- _EXCERPTED RECORDS_:

*** Block opens ***

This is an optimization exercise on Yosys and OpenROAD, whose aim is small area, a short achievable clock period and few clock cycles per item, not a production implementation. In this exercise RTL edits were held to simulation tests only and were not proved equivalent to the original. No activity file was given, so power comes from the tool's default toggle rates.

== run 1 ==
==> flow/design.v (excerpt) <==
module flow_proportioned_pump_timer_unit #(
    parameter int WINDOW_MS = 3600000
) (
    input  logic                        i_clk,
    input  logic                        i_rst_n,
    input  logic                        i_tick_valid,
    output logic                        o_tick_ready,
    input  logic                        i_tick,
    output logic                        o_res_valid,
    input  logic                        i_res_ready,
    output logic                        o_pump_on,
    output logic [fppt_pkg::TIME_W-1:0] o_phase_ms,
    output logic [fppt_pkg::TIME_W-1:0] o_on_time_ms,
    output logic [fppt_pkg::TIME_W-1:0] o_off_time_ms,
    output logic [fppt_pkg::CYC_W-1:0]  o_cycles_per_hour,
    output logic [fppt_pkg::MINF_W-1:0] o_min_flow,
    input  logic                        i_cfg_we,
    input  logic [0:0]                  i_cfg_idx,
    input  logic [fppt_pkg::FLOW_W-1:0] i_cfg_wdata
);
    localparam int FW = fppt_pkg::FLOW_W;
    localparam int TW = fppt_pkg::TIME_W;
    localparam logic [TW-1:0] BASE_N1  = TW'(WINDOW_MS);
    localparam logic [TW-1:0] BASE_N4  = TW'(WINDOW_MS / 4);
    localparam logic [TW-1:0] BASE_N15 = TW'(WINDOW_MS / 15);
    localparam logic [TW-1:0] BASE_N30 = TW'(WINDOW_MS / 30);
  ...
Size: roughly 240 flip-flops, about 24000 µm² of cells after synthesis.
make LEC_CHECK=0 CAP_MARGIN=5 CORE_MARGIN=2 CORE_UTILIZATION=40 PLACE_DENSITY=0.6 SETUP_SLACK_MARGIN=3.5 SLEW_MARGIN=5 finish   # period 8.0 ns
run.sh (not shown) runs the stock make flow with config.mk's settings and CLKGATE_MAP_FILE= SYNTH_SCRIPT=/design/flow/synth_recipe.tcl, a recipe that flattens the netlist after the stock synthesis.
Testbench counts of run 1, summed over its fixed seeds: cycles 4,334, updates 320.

*** Block closes ***
*** Block opens ***

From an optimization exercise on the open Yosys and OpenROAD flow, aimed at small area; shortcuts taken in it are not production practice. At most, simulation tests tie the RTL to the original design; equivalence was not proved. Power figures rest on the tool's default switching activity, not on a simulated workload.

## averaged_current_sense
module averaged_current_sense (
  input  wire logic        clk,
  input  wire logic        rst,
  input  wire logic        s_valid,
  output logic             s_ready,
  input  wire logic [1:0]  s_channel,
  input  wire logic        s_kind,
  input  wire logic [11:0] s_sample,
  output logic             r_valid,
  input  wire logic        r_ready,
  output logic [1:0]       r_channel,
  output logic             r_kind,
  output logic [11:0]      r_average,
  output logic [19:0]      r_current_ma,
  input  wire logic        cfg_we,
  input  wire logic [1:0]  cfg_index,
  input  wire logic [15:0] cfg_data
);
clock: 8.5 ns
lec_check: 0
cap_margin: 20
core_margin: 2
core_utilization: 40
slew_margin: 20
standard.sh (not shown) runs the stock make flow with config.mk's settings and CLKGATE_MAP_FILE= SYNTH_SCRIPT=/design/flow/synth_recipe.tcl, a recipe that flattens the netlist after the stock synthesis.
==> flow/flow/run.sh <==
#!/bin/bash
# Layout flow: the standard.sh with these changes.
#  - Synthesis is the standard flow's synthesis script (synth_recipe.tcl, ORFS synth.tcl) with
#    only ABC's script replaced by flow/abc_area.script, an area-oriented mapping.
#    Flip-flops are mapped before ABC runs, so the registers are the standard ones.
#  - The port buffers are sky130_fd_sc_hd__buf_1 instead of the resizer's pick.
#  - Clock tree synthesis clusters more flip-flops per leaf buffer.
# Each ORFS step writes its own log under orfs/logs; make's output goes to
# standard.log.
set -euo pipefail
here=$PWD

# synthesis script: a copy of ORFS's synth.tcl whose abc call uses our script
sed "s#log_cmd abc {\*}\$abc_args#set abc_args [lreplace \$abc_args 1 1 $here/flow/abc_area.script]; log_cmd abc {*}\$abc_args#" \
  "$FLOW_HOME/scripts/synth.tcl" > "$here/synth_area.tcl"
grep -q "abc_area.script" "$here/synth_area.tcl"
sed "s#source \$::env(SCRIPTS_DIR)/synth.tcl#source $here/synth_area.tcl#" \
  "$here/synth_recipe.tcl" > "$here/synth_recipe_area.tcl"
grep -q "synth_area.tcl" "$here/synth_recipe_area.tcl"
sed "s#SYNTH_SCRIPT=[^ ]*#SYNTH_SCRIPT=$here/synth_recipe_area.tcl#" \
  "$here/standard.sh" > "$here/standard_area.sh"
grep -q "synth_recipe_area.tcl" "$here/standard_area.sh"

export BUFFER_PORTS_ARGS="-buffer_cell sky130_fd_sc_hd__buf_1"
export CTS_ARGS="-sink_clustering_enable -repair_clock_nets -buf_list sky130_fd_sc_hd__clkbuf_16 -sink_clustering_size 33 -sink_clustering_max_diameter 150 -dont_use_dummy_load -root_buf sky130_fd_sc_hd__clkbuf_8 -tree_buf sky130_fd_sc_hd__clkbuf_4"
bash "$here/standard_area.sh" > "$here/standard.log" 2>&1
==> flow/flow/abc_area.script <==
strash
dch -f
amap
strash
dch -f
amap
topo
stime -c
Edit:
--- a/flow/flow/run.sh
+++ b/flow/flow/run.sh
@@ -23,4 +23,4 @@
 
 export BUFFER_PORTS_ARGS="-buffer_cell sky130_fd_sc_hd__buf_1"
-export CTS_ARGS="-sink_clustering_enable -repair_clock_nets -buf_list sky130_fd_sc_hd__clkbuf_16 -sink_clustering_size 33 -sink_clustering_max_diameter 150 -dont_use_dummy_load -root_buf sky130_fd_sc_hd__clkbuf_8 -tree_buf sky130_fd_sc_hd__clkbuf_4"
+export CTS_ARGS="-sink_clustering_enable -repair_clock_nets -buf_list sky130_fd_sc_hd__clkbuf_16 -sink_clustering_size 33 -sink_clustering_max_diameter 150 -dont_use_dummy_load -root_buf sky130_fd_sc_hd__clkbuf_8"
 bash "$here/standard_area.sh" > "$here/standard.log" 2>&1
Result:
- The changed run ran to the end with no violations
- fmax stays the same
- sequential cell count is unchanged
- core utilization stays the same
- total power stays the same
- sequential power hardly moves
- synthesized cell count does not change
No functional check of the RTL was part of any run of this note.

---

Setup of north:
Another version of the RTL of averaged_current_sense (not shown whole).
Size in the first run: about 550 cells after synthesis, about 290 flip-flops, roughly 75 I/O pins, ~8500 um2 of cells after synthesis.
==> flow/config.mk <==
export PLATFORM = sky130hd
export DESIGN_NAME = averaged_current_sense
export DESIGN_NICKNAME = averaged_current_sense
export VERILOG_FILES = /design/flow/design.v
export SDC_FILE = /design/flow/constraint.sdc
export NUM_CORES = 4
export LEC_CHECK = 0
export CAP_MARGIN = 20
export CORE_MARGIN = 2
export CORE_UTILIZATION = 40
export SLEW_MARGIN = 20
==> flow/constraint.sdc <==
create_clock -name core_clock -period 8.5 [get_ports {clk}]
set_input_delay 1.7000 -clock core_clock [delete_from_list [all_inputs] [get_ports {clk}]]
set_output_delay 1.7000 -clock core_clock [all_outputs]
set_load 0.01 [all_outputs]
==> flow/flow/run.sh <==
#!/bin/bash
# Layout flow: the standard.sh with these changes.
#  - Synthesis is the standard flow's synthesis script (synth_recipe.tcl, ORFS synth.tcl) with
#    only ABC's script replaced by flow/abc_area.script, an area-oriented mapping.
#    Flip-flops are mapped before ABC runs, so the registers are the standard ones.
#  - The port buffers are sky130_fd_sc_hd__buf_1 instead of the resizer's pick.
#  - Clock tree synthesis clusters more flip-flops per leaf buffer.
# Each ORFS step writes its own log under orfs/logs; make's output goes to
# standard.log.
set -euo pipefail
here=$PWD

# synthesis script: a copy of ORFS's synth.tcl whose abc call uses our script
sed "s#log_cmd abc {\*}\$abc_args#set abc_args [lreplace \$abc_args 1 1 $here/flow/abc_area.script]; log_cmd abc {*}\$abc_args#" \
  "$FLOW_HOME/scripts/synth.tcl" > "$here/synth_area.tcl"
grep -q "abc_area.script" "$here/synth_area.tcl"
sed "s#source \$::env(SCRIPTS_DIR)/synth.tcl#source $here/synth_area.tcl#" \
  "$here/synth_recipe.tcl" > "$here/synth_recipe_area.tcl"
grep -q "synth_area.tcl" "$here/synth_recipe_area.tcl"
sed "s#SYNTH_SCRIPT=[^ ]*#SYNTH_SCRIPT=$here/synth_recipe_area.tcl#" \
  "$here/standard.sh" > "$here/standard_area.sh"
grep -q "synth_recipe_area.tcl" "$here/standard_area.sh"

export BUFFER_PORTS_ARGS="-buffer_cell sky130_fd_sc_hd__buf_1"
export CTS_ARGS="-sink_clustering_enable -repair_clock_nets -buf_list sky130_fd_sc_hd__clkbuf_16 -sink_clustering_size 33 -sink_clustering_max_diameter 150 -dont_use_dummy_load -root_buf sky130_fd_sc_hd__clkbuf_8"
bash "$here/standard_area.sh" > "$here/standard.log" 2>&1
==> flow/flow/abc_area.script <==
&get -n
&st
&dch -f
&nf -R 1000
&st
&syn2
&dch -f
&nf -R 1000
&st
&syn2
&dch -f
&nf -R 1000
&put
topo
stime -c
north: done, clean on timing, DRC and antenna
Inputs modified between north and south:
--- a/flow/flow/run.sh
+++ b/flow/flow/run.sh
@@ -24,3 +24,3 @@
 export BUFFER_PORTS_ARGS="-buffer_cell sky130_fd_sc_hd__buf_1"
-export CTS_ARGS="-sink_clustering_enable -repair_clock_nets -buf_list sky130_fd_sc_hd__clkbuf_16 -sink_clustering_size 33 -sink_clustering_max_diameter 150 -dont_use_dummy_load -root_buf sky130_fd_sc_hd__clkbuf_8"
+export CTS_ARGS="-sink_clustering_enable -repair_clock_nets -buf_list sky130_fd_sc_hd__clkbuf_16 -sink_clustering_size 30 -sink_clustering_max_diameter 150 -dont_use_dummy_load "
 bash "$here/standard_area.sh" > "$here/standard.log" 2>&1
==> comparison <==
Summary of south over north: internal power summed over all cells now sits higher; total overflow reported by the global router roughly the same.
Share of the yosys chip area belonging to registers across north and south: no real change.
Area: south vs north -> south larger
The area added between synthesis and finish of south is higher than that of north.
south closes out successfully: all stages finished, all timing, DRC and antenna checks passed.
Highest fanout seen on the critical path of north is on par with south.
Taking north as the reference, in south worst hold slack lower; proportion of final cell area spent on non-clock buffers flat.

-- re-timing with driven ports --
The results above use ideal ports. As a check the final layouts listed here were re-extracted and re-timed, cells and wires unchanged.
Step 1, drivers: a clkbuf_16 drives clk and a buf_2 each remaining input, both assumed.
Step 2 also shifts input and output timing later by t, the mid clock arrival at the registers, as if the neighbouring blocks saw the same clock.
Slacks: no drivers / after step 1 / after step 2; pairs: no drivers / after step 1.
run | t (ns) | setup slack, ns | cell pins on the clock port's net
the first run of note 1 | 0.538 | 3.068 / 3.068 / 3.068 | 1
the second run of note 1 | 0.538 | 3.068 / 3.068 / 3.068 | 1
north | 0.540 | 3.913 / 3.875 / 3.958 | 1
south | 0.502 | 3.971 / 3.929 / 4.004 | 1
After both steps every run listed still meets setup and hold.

*** Block closes ***
*** Block opens ***

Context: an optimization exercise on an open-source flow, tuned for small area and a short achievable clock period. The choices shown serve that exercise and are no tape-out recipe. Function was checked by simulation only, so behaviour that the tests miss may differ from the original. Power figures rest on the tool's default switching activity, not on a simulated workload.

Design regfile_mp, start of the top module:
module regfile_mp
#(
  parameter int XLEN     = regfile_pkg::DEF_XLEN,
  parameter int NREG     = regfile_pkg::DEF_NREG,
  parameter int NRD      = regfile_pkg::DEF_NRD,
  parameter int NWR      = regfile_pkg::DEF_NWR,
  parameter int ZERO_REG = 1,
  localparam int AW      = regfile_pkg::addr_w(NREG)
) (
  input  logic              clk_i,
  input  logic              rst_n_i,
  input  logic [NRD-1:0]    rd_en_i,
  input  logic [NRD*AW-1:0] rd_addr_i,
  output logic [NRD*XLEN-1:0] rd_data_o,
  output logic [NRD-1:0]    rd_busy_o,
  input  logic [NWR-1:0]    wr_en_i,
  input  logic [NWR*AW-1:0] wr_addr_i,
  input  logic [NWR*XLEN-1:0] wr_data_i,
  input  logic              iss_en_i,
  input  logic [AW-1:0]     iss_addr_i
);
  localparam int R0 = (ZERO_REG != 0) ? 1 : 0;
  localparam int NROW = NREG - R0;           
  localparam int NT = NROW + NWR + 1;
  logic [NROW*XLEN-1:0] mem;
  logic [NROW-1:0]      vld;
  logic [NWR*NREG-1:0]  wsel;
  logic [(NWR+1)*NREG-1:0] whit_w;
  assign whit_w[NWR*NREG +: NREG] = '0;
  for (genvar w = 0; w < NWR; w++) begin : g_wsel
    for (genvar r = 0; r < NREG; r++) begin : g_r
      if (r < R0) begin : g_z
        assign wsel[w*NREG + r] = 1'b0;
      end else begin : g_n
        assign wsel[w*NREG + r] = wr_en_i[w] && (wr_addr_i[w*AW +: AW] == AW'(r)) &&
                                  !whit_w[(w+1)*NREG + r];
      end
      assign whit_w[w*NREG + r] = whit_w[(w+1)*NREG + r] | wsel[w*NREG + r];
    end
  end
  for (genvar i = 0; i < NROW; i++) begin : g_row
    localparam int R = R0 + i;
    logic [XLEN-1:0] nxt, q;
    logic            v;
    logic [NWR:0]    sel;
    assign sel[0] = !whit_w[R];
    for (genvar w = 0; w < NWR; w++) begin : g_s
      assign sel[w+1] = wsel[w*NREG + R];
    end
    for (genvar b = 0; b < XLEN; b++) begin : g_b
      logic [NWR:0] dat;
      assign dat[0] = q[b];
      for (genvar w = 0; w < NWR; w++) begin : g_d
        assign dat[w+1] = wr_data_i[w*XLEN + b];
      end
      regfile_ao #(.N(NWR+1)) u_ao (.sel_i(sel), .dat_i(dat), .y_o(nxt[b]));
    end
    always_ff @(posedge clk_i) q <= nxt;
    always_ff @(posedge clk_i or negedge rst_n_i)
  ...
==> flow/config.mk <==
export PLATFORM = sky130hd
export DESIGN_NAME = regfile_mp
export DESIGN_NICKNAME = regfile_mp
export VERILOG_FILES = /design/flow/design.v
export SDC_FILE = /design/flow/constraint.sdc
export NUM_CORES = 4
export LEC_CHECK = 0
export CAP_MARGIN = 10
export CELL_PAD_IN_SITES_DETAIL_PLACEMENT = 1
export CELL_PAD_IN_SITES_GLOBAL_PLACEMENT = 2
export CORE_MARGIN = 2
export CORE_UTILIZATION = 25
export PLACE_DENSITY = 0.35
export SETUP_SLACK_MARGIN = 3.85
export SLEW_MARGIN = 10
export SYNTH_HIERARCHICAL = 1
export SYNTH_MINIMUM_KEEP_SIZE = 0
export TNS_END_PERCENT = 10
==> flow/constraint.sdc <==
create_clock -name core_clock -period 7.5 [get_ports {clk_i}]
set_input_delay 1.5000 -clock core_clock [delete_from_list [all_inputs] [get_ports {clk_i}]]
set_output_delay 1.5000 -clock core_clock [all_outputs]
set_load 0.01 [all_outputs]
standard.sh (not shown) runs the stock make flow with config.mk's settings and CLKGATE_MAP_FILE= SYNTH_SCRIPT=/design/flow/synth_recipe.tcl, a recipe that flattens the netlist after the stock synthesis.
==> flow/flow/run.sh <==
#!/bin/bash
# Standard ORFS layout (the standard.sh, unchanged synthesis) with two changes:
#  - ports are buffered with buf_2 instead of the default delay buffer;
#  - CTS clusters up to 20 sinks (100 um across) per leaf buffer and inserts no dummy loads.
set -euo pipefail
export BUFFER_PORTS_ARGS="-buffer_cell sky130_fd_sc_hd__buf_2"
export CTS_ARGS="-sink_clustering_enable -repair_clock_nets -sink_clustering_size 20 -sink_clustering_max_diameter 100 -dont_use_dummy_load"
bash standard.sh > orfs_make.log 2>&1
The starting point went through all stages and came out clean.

*** Block closes ***

- _YOUR OBJECTIVE_: From the material above, return every line that contains "simulated".

- _COMPLETED EXERCISE_:
From an optimization exercise on the open Yosys and OpenROAD flow, aimed at small area; shortcuts taken in it are not production practice. At most, simulation tests tie the RTL to the original design; equivalence was not proved. Power figures rest on the tool's default switching activity, not on a simulated workload.
Context: an optimization exercise on an open-source flow, tuned for small area and a short achievable clock period. The choices shown serve that exercise and are no tape-out recipe. Function was checked by simulation only, so behaviour that the tests miss may differ from the original. Power figures rest on the tool's default switching activity, not on a simulated workload.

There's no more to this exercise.